You are viewing a plain text version of this content. The canonical link for it is here.
Posted to issues@arrow.apache.org by "jorisvandenbossche (via GitHub)" <gi...@apache.org> on 2023/03/28 08:39:50 UTC

[GitHub] [arrow] jorisvandenbossche opened a new issue, #34755: [Python] How to handle chunked arrays output in pyarrow.array(...)

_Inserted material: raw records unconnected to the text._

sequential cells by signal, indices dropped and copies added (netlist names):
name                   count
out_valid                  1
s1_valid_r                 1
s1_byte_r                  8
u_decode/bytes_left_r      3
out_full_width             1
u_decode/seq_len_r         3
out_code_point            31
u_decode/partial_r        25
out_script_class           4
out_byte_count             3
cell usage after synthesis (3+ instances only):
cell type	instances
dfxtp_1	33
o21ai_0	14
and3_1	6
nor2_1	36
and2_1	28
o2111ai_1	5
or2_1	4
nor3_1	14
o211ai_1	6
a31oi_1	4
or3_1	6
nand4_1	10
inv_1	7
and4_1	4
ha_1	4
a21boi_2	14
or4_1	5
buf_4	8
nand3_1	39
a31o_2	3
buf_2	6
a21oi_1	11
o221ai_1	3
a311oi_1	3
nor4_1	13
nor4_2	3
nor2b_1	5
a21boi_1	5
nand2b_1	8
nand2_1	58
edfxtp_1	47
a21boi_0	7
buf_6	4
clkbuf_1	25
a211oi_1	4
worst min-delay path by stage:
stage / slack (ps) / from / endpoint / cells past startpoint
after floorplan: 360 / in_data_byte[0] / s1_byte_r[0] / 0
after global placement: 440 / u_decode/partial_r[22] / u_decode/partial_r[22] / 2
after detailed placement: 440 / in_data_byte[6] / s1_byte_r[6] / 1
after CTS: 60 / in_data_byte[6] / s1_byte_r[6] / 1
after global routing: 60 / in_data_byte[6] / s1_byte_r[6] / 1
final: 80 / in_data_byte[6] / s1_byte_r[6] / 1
$ cat src/sv/irpz_pkg.sv
// Package of the IR PWM zoom interpolator: beat payload types, register
// indexes, field widths and the duty saturation helper. Depends on nothing.
package irpz_pkg;

    localparam int RATIO_W = 16;
    localparam int DUTY_W = 7;
    localparam int IDX_W = 4;
    localparam int PCOUNT_W = 5;
    localparam int CFG_IDX_W = 4;
    localparam int CFG_DATA_W = 7;

    // Interpolation datapath: numerator, dividend, divisor and quotient widths.
    localparam int NUM_W = 24;
    localparam int DVD_W = 25;
    localparam int DVS_W = 17;
    localparam int QUO_W = 7;
    localparam int CNT_W = 3;

    localparam logic [DUTY_W-1:0] DUTY_MAX = 7'd100;

    localparam logic KIND_WRITE = 1'b0;
    localparam logic KIND_QUERY = 1'b1;

    localparam logic [CFG_IDX_W-1:0] CFG_NIGHT_ENABLE = 4'd0;
    localparam logic [CFG_IDX_W-1:0] CFG_AUTO_FOLLOW_ENABLE = 4'd1;
    localparam logic [CFG_IDX_W-1:0] CFG_FOLLOW_ACTIVE = 4'd2;
    localparam logic [CFG_IDX_W-1:0] CFG_MANUAL_VALID = 4'd3;
    localparam logic [CFG_IDX_W-1:0] CFG_MANUAL_NEAR = 4'd4;
    localparam logic [CFG_IDX_W-1:0] CFG_MANUAL_FAR = 4'd5;
    localparam logic [CFG_IDX_W-1:0] CFG_POINT_COUNT = 4'd6;
    localparam logic [CFG_IDX_W-1:0] CFG_DEADBAND = 4'd7;

    typedef struct packed {
        logic                kind;
        logic [IDX_W-1:0]    entry_index;
        logic [RATIO_W-1:0]  entry_ratio;
        logic [DUTY_W-1:0]   entry_near;
        logic [DUTY_W-1:0]   entry_far;
        logic [RATIO_W-1:0]  zoom_ratio;
        logic [DUTY_W-1:0]   current_near;
        logic [DUTY_W-1:0]   current_far;
    } item_t;

    typedef struct packed {
        logic [DUTY_W-1:0] near_duty;
        logic [DUTY_W-1:0] far_duty;
        logic              near_update;
        logic              far_update;
    } result_t;

    // One breakpoint as held in the table memory.
    typedef struct packed {
        logic [RATIO_W-1:0] ratio;
        logic [DUTY_W-1:0]  near;
        logic [DUTY_W-1:0]  far;
    } point_t;

    function automatic logic [DUTY_W-1:0] sat_duty(input logic [DUTY_W-1:0] v);
        return (v > DUTY_MAX) ? DUTY_MAX : v;
    endfunction

endpackage

$ cat src/sv/irpz_if.sv
// Channel interfaces of the IR PWM zoom interpolator: item, result and
// configuration write. Depends on irpz_pkg for the payload types.
interface irpz_item_if;
    logic                 valid;
    logic                 ready;
    irpz_pkg::item_t      data;

    modport source (output valid, output data, input ready);
    modport sink (input valid, input data, output ready);
endinterface

interface irpz_result_if;
    logic                 valid;
    logic                 ready;
    irpz_pkg::result_t    data;

    modport source (output valid, output data, input ready);
    modport sink (input valid, input data, output ready);
endinterface

interface irpz_cfg_if;
    logic                                valid;
    logic                                ready;
    logic [irpz_pkg::CFG_IDX_W-1:0]      index;
    logic [irpz_pkg::CFG_DATA_W-1:0]     data;

    modport source (output valid, output index, output data, input ready);
    modport sink (input valid, input index, input data, output ready);
endinterface

$ cat src/sv/irpz_ram.sv
// Generic single-port-write, single-port-read RAM with a registered read.
// Depends on nothing.
module irpz_ram #(
    parameter int WIDTH = 30,
    parameter int DEPTH = 16,
    parameter int ADDR_W = 4
) (
    input  logic              clk,
    input  logic              we,
    input  logic [ADDR_W-1:0] waddr,
    input  logic [WIDTH-1:0]  wdata,
    input  logic [ADDR_W-1:0] raddr,
    output logic [WIDTH-1:0]  rdata
);

    logic [WIDTH-1:0] mem [DEPTH];
    logic [WIDTH-1:0] rdata_reg;

    always_ff @(posedge clk)
    begin
        if (we)
        begin
            mem[waddr] <= wdata;
        end
        rdata_reg <= mem[raddr];
    end

    assign rdata = rdata_reg;

endmodule

$ cat src/sv/irpz_div.sv
// Restoring divider that yields one quotient bit per cycle for the
// rounded interpolation. Depends on irpz_pkg for the datapath widths.
module irpz_div (
    input  logic                          clk,
    input  logic                          rst_n,
    input  logic                          start,
    input  logic [irpz_pkg::DVD_W-1:0]    dividend,
    input  logic [irpz_pkg::DVS_W-1:0]    divisor,
    output logic [irpz_pkg::QUO_W-1:0]    quotient,
    output logic                          done
);

    logic                          busy_reg;
    logic                          done_reg;
    logic [irpz_pkg::CNT_W-1:0]    cnt_reg;
    logic [irpz_pkg::DVD_W-1:0]    rem_reg;
    logic [irpz_pkg::DVD_W-1:0]    rem_next;
    logic [irpz_pkg::DVD_W-1:0]    dsh_reg;
    logic [irpz_pkg::QUO_W-1:0]    quo_reg;
    logic [irpz_pkg::QUO_W-1:0]    quo_next;
    logic                          fits;

    // The quotient is known to stay below 2**QUO_W, so the divisor starts
    // aligned with the top quotient bit and moves down one place per step.
    assign fits = (rem_reg >= dsh_reg);
    assign rem_next = fits ? (rem_reg - dsh_reg) : rem_reg;
    assign quo_next = {quo_reg[irpz_pkg::QUO_W-2:0], fits};

    always_ff @(posedge clk or negedge rst_n)
    begin
        if (!rst_n)
        begin
            busy_reg <= 1'b0;
            done_reg <= 1'b0;
            cnt_reg  <= '0;
        end
        else if (start)
        begin
            busy_reg <= 1'b1;
            done_reg <= 1'b0;
            cnt_reg  <= irpz_pkg::CNT_W'(irpz_pkg::QUO_W - 1);
        end
        else if (busy_reg)
        begin
            cnt_reg <= cnt_reg - 1'b1;
            if (cnt_reg == '0)
            begin
                busy_reg <= 1'b0;
                done_reg <= 1'b1;
            end
        end
        else
        begin
            done_reg <= 1'b0;
        end
    end

    always_ff @(posedge clk)
    begin
        if (start)
        begin
            rem_reg <= dividend;
            dsh_reg <= irpz_pkg::DVD_W'(divisor) << (irpz_pkg::QUO_W - 1);
            quo_reg <= '0;
        end
        else if (busy_reg)
        begin
            rem_reg <= rem_next;
            dsh_reg <= dsh_reg >> 1;
            quo_reg <= quo_next;
        end
    end

    assign quotient = quo_reg;
    assign done = done_reg;

endmodule

$ cat src/sv/ir_pwm_zoom_interpolator.sv
// IR PWM zoom interpolator, top level. Depends on irpz_pkg, the channel
// interfaces in irpz_if, irpz_ram and irpz_div.
//
// Use: the item channel carries two kinds of beat. A table write (kind 0)
// stores one breakpoint (zoom ratio and near/far duty) in the slot given by
// entry_index and yields no result. A query
// (kind 1) carries a zoom ratio and the duties now applied and yields one
// result beat with the desired near/far duties and their update flags.
// The configuration channel writes one register per beat and is always
// ready; the user must write it only while no query is in flight, which
// the block does not enforce. A query that needs no table lookup (night
// off, no table use or an empty table) goes straight to the output stage.
// A lookup reads the table one breakpoint per cycle through the single
// read port of the table memory, then forms the products and runs the two
// bit-serial dividers before the output stage.
// One query is worked on at a time; the next item is taken as soon as the
// result sits in the output register, even if the receiver still stalls it.
// Reset sets the control and configuration registers to defaults and the
// result channel to idle; the table contents are undefined until written.
module ir_pwm_zoom_interpolator #(
    parameter int MAX_POINTS = 16
) (
    input  logic                   clk,
    input  logic                   rst_n,
    irpz_item_if.sink              item,
    irpz_result_if.source          result,
    irpz_cfg_if.sink               cfg
);

    localparam int AW = (MAX_POINTS > 1) ? $clog2(MAX_POINTS) : 1;
    localparam int CW = $clog2(MAX_POINTS + 1);

    typedef enum logic [6:0] {
        S_IDLE   = 7'b0000001,
        S_RD0    = 7'b0000010,
        S_RDLAST = 7'b0000100,
        S_SCAN   = 7'b0001000,
        S_MUL    = 7'b0010000,
        S_DIV    = 7'b0100000,
        S_EMIT   = 7'b1000000
    } state_t;

    // Configuration registers.
    logic                               night_reg;
    logic                               auto_reg;
    logic                               follow_reg;
    logic                               manual_reg;
    logic [irpz_pkg::DUTY_W-1:0]        man_near_reg;
    logic [irpz_pkg::DUTY_W-1:0]        man_far_reg;
    logic [irpz_pkg::PCOUNT_W-1:0]      pcount_reg;
    logic [irpz_pkg::DUTY_W-1:0]        deadband_reg;

    // Control.
    state_t                             state_reg;
    state_t                             state_next;
    logic [AW-1:0]                      idx_reg;
    logic [AW-1:0]                      idx_next;
    logic                               out_valid_reg;
    logic                               out_valid_next;

    // Payload.
    logic [irpz_pkg::RATIO_W-1:0]       z_reg;
    logic [irpz_pkg::RATIO_W-1:0]       z_next;
    logic [irpz_pkg::DUTY_W-1:0]        cur_near_reg;
    logic [irpz_pkg::DUTY_W-1:0]        cur_near_next;
    logic [irpz_pkg::DUTY_W-1:0]        cur_far_reg;
    logic [irpz_pkg::DUTY_W-1:0]        cur_far_next;
    irpz_pkg::point_t                   prev_reg;
    irpz_pkg::point_t                   prev_next;
    irpz_pkg::point_t                   hi_reg;
    irpz_pkg::point_t                   hi_next;
    logic [irpz_pkg::DUTY_W-1:0]        res_near_reg;
    logic [irpz_pkg::DUTY_W-1:0]        res_near_next;
    logic [irpz_pkg::DUTY_W-1:0]        res_far_reg;
    logic [irpz_pkg::DUTY_W-1:0]        res_far_next;
    irpz_pkg::result_t                  out_data_reg;
    irpz_pkg::result_t                  out_data_next;

    // Handshakes and derived control.
    logic                               item_acc;
    logic                               is_query;
    logic                               use_table;
    logic                               out_load;
    logic [CW-1:0]                      n_eff;
    logic [AW-1:0]                      last_idx;

    // Table memory.
    logic                               ram_we;
    logic [AW-1:0]                      ram_waddr;
    irpz_pkg::point_t                   ram_wdata;
    logic [AW-1:0]                      ram_raddr;
    logic [$bits(irpz_pkg::point_t)-1:0] ram_rdata;
    irpz_pkg::point_t                   ram_pt;

    // Segment arithmetic.
    logic [irpz_pkg::RATIO_W-1:0]       seg_den;
    logic [irpz_pkg::RATIO_W-1:0]       seg_off;
    logic [irpz_pkg::RATIO_W-1:0]       seg_rest;
    logic                               seg_flat;
    logic [irpz_pkg::NUM_W-1:0]         num_near;
    logic [irpz_pkg::NUM_W-1:0]         num_far;
    logic [irpz_pkg::DVD_W-1:0]         dvd_near;
    logic [irpz_pkg::DVD_W-1:0]         dvd_far;
    logic [irpz_pkg::DVS_W-1:0]         dvs;
    logic                               div_start;
    logic [irpz_pkg::QUO_W-1:0]         quo_near;
    logic [irpz_pkg::QUO_W-1:0]         quo_far;
    logic                               div_done_near;
    logic                               div_done_far;

    // Deadband test.
    logic [irpz_pkg::DUTY_W-1:0]        diff_near;
    logic [irpz_pkg::DUTY_W-1:0]        diff_far;

    assign item_acc = item.valid && item.ready;
    assign item.ready = (state_reg == S_IDLE);
    assign is_query = (item.data.kind == irpz_pkg::KIND_QUERY);

    // Priority: night off gives zero, follow with auto follow interpolates,
    // a manual setting comes next, auto follow alone interpolates last.
    assign use_table = auto_reg && (follow_reg || !manual_reg);

    // A point count above the table depth saturates to the depth.
    assign n_eff = (32'(pcount_reg) > 32'(MAX_POINTS)) ? CW'(MAX_POINTS) : CW'(pcount_reg);
    assign last_idx = AW'(32'(n_eff) - 32'd1);

    assign cfg.ready = 1'b1;

    // Table writes happen in the cycle the write beat is taken; slots past
    // the table depth are dropped.
    assign ram_we = item_acc && (item.data.kind == irpz_pkg::KIND_WRITE)
                    && (32'(item.data.entry_index) < 32'(MAX_POINTS));
    assign ram_waddr = AW'(32'(item.data.entry_index));
    assign ram_wdata = '{ratio: item.data.entry_ratio,
                         near: item.data.entry_near,
                         far: item.data.entry_far};
    assign ram_pt = irpz_pkg::point_t'(ram_rdata);

    irpz_ram #(
        .WIDTH  ($bits(irpz_pkg::point_t)),
        .DEPTH  (MAX_POINTS),
        .ADDR_W (AW)
    ) u_table (
        .clk   (clk),
        .we    (ram_we),
        .waddr (ram_waddr),
        .wdata (ram_wdata),
        .raddr (ram_raddr),
        .rdata (ram_rdata)
    );

    // The lerp is written as dl*(den-off) + dr*off over den, which keeps
    // every term non-negative. Rounding half up becomes (2*num+den)/(2*den).
    assign seg_den  = hi_reg.ratio - prev_reg.ratio;
    assign seg_off  = z_reg - prev_reg.ratio;
    assign seg_rest = seg_den - seg_off;
    assign seg_flat = (hi_reg.ratio <= prev_reg.ratio) || (z_reg < prev_reg.ratio);

    assign num_near = irpz_pkg::NUM_W'(prev_reg.near * seg_rest)
                      + irpz_pkg::NUM_W'(hi_reg.near * seg_off);
    assign num_far  = irpz_pkg::NUM_W'(prev_reg.far * seg_rest)
                      + irpz_pkg::NUM_W'(hi_reg.far * seg_off);
    assign dvd_near = {num_near, 1'b0} + irpz_pkg::DVD_W'(seg_den);
    assign dvd_far  = {num_far, 1'b0} + irpz_pkg::DVD_W'(seg_den);
    assign dvs      = {seg_den, 1'b0};

    irpz_div u_div_near (
        .clk      (clk),
        .rst_n    (rst_n),
        .start    (div_start),
        .dividend (dvd_near),
        .divisor  (dvs),
        .quotient (quo_near),
        .done     (div_done_near)
    );

    irpz_div u_div_far (
        .clk      (clk),
        .rst_n    (rst_n),
        .start    (div_start),
        .dividend (dvd_far),
        .divisor  (dvs),
        .quotient (quo_far),
        .done     (div_done_far)
    );

    assign diff_near = (cur_near_reg > res_near_reg) ? (cur_near_reg - res_near_reg)
                                                     : (res_near_reg - cur_near_reg);
    assign diff_far  = (cur_far_reg > res_far_reg) ? (cur_far_reg - res_far_reg)
                                                   : (res_far_reg - cur_far_reg);

    always_comb
    begin
        state_next    = state_reg;
        idx_next      = idx_reg;
        z_next        = z_reg;
        cur_near_next = cur_near_reg;
        cur_far_next  = cur_far_reg;
        prev_next     = prev_reg;
        hi_next       = hi_reg;
        res_near_next = res_near_reg;
        res_far_next  = res_far_reg;
        ram_raddr     = '0;
        div_start     = 1'b0;
        out_load      = 1'b0;

        case (state_reg)
            S_IDLE:
            begin
                if (item_acc && is_query)
                begin
                    z_next        = item.data.zoom_ratio;
                    cur_near_next = item.data.current_near;
                    cur_far_next  = item.data.current_far;
                    res_near_next = '0;
                    res_far_next  = '0;
                    state_next    = S_EMIT;
                    if (night_reg)
                    begin
                        if (use_table)
                        begin
                            // The first breakpoint is being read already.
                            if (pcount_reg != '0)
                            begin
                                state_next = S_RD0;
                            end
                        end
                        else if (manual_reg)
                        begin
                            res_near_next = irpz_pkg::sat_duty(man_near_reg);
                            res_far_next  = irpz_pkg::sat_duty(man_far_reg);
                        end
                    end
                end
            end
            S_RD0:
            begin
                // Zoom at or below the first breakpoint clamps to it.
                if (z_reg <= ram_pt.ratio)
                begin
                    res_near_next = irpz_pkg::sat_duty(ram_pt.near);
                    res_far_next  = irpz_pkg::sat_duty(ram_pt.far);
                    state_next    = S_EMIT;
                end
                else
                begin
                    prev_next  = ram_pt;
                    ram_raddr  = last_idx;
                    state_next = S_RDLAST;
                end
            end
            S_RDLAST:
            begin
                // Zoom at or above the last breakpoint clamps to it.
                if (z_reg >= ram_pt.ratio)
                begin
                    res_near_next = irpz_pkg::sat_duty(ram_pt.near);
                    res_far_next  = irpz_pkg::sat_duty(ram_pt.far);
                    state_next    = S_EMIT;
                end
                else
                begin
                    ram_raddr  = AW'(1);
                    idx_next   = AW'(1);
                    state_next = S_SCAN;
                end
            end
            S_SCAN:
            begin
                // The first breakpoint above the zoom closes the segment; the
                // last one in use closes it when none is found.
                if ((ram_pt.ratio > z_reg) || (idx_reg == last_idx))
                begin
                    hi_next    = ram_pt;
                    state_next = S_MUL;
                end
                else
                begin
                    prev_next  = ram_pt;
                    idx_next   = idx_reg + 1'b1;
                    ram_raddr  = idx_reg + 1'b1;
                end
            end
            S_MUL:
            begin
                // An empty or reversed segment gives the lower point.
                if (seg_flat)
                begin
                    res_near_next = irpz_pkg::sat_duty(prev_reg.near);
                    res_far_next  = irpz_pkg::sat_duty(prev_reg.far);
                    state_next    = S_EMIT;
                end
                else
                begin
                    div_start  = 1'b1;
                    state_next = S_DIV;
                end
            end
            S_DIV:
            begin
                if (div_done_near)
                begin
                    res_near_next = irpz_pkg::sat_duty(quo_near);
                    res_far_next  = irpz_pkg::sat_duty(quo_far);
                    state_next    = S_EMIT;
                end
            end
            S_EMIT:
            begin
                if (!out_valid_reg || result.ready)
                begin
                    out_load   = 1'b1;
                    state_next = S_IDLE;
                end
            end
            default:
            begin
                state_next = S_IDLE;
            end
        endcase
    end

    always_comb
    begin
        out_valid_next = out_valid_reg;
        out_data_next  = out_data_reg;
        if (out_load)
        begin
            out_valid_next            = 1'b1;
            out_data_next.near_duty   = res_near_reg;
            out_data_next.far_duty    = res_far_reg;
            out_data_next.near_update = (diff_near >= deadband_reg);
            out_data_next.far_update  = (diff_far >= deadband_reg);
        end
        else if (result.ready)
        begin
            out_valid_next = 1'b0;
        end
    end

    always_ff @(posedge clk or negedge rst_n)
    begin
        if (!rst_n)
        begin
            state_reg     <= S_IDLE;
            idx_reg       <= '0;
            out_valid_reg <= 1'b0;
        end
        else
        begin
            state_reg     <= state_next;
            idx_reg       <= idx_next;
            out_valid_reg <= out_valid_next;
        end
    end

    always_ff @(posedge clk)
    begin
        z_reg        <= z_next;
        cur_near_reg <= cur_near_next;
        cur_far_reg  <= cur_far_next;
        prev_reg     <= prev_next;
        hi_reg       <= hi_next;
        res_near_reg <= res_near_next;
        res_far_reg  <= res_far_next;
        out_data_reg <= out_data_next;
    end

    always_ff @(posedge clk or negedge rst_n)
    begin
        if (!rst_n)
        begin
            night_reg    <= 1'b0;
            auto_reg     <= 1'b1;
            follow_reg   <= 1'b0;
            manual_reg   <= 1'b0;
            man_near_reg <= '0;
            man_far_reg  <= '0;
            pcount_reg   <= '0;
            deadband_reg <= '0;
        end
        else if (cfg.valid && cfg.ready)
        begin
            case (cfg.index)
                irpz_pkg::CFG_NIGHT_ENABLE:       night_reg    <= cfg.data[0];
                irpz_pkg::CFG_AUTO_FOLLOW_ENABLE: auto_reg     <= cfg.data[0];
                irpz_pkg::CFG_FOLLOW_ACTIVE:      follow_reg   <= cfg.data[0];
                irpz_pkg::CFG_MANUAL_VALID:       manual_reg   <= cfg.data[0];
                irpz_pkg::CFG_MANUAL_NEAR:        man_near_reg <= cfg.data;
                irpz_pkg::CFG_MANUAL_FAR:         man_far_reg  <= cfg.data;
                irpz_pkg::CFG_POINT_COUNT:
                    pcount_reg <= cfg.data[irpz_pkg::PCOUNT_W-1:0];
                irpz_pkg::CFG_DEADBAND:           deadband_reg <= cfg.data;
                default:
                begin
                end
            endcase
        end
    end

    assign result.valid = out_valid_reg;
    assign result.data  = out_data_reg;

endmodule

jorisvandenbossche opened a new issue, #34755:
URL: https://github.com/apache/arrow/issues/34755

   From https://github.com/apache/arrow/pull/34289#pullrequestreview-1355094099
   
   Currently, the `pyarrow.array(..)` constructor is meant to create Array object, but can return a ChunkedArray instead in two cases: 1) the object is too big to fit into a single array (eg offset gets too large for single StringArray), and 2) the object has a `__arrow_array__` that returns a ChunkedArray.
   
   However, if this starts to happen more and more, that can be annoying for places in our code where we assume `pyarrow.array(..)` gives us an Array, see for example https://github.com/apache/arrow/issues/33727#issuecomment-1387323624. For this specific case, we updated `pyarrow.array(..)` to special case chunked arrays with only 1 chunk to unpack this into a normal Array, since that's an easy zero-copy conversion (done in https://github.com/apache/arrow/pull/34289). 
   
   Longer term, what do we want to do with `pyarrow.array(..)` returning chunked arrays? 
   
   For example, passing a pandas.Series to `pyarrow.array(..)` can easily give a ChunkedArray:
   
   ```python
   >>> arr = pa.chunked_array([[1, 2], [3, 4]])
   >>> ser = pd.Series(arr, dtype=pd.ArrowDtype(arr.type))
   >>> ser
   0    1
   1    2
   2    3
   3    4
   dtype: int64[pyarrow]
   >>> pa.array(ser)
   <pyarrow.lib.ChunkedArray object at 0x7effe3f9ea90>
   [
     [
       1,
       2
     ],
     [
       3,
       4
     ]
   ]
   ```
   
   Some thoughts:
   
   - To ensure you can rely more on `pa.array(..)` to actually return an Array, we could concat chunked arrays in the example above, and then users could use `pa.asarray(..)` to get either Array or ChunkedArray
   - Keep `pa.array(..)` as flexible giving either Array/ChunkedArray, but add other function that is more strict, or a helper that ensures we always have an Array and concats chunks if necesssary, which could then be used internally where needed.
   


-- 
This is an automated message from the Apache Git Service.
To respond to the message, please log on to GitHub and use the
URL above to go to the specific comment.

To unsubscribe, e-mail: issues-unsubscribe@arrow.apache.org.apache.org

For queries about this service, please contact Infrastructure at:
users@infra.apache.org


[GitHub] [arrow] westonpace commented on issue #34755: [Python] How to handle chunked arrays output in pyarrow.array(...)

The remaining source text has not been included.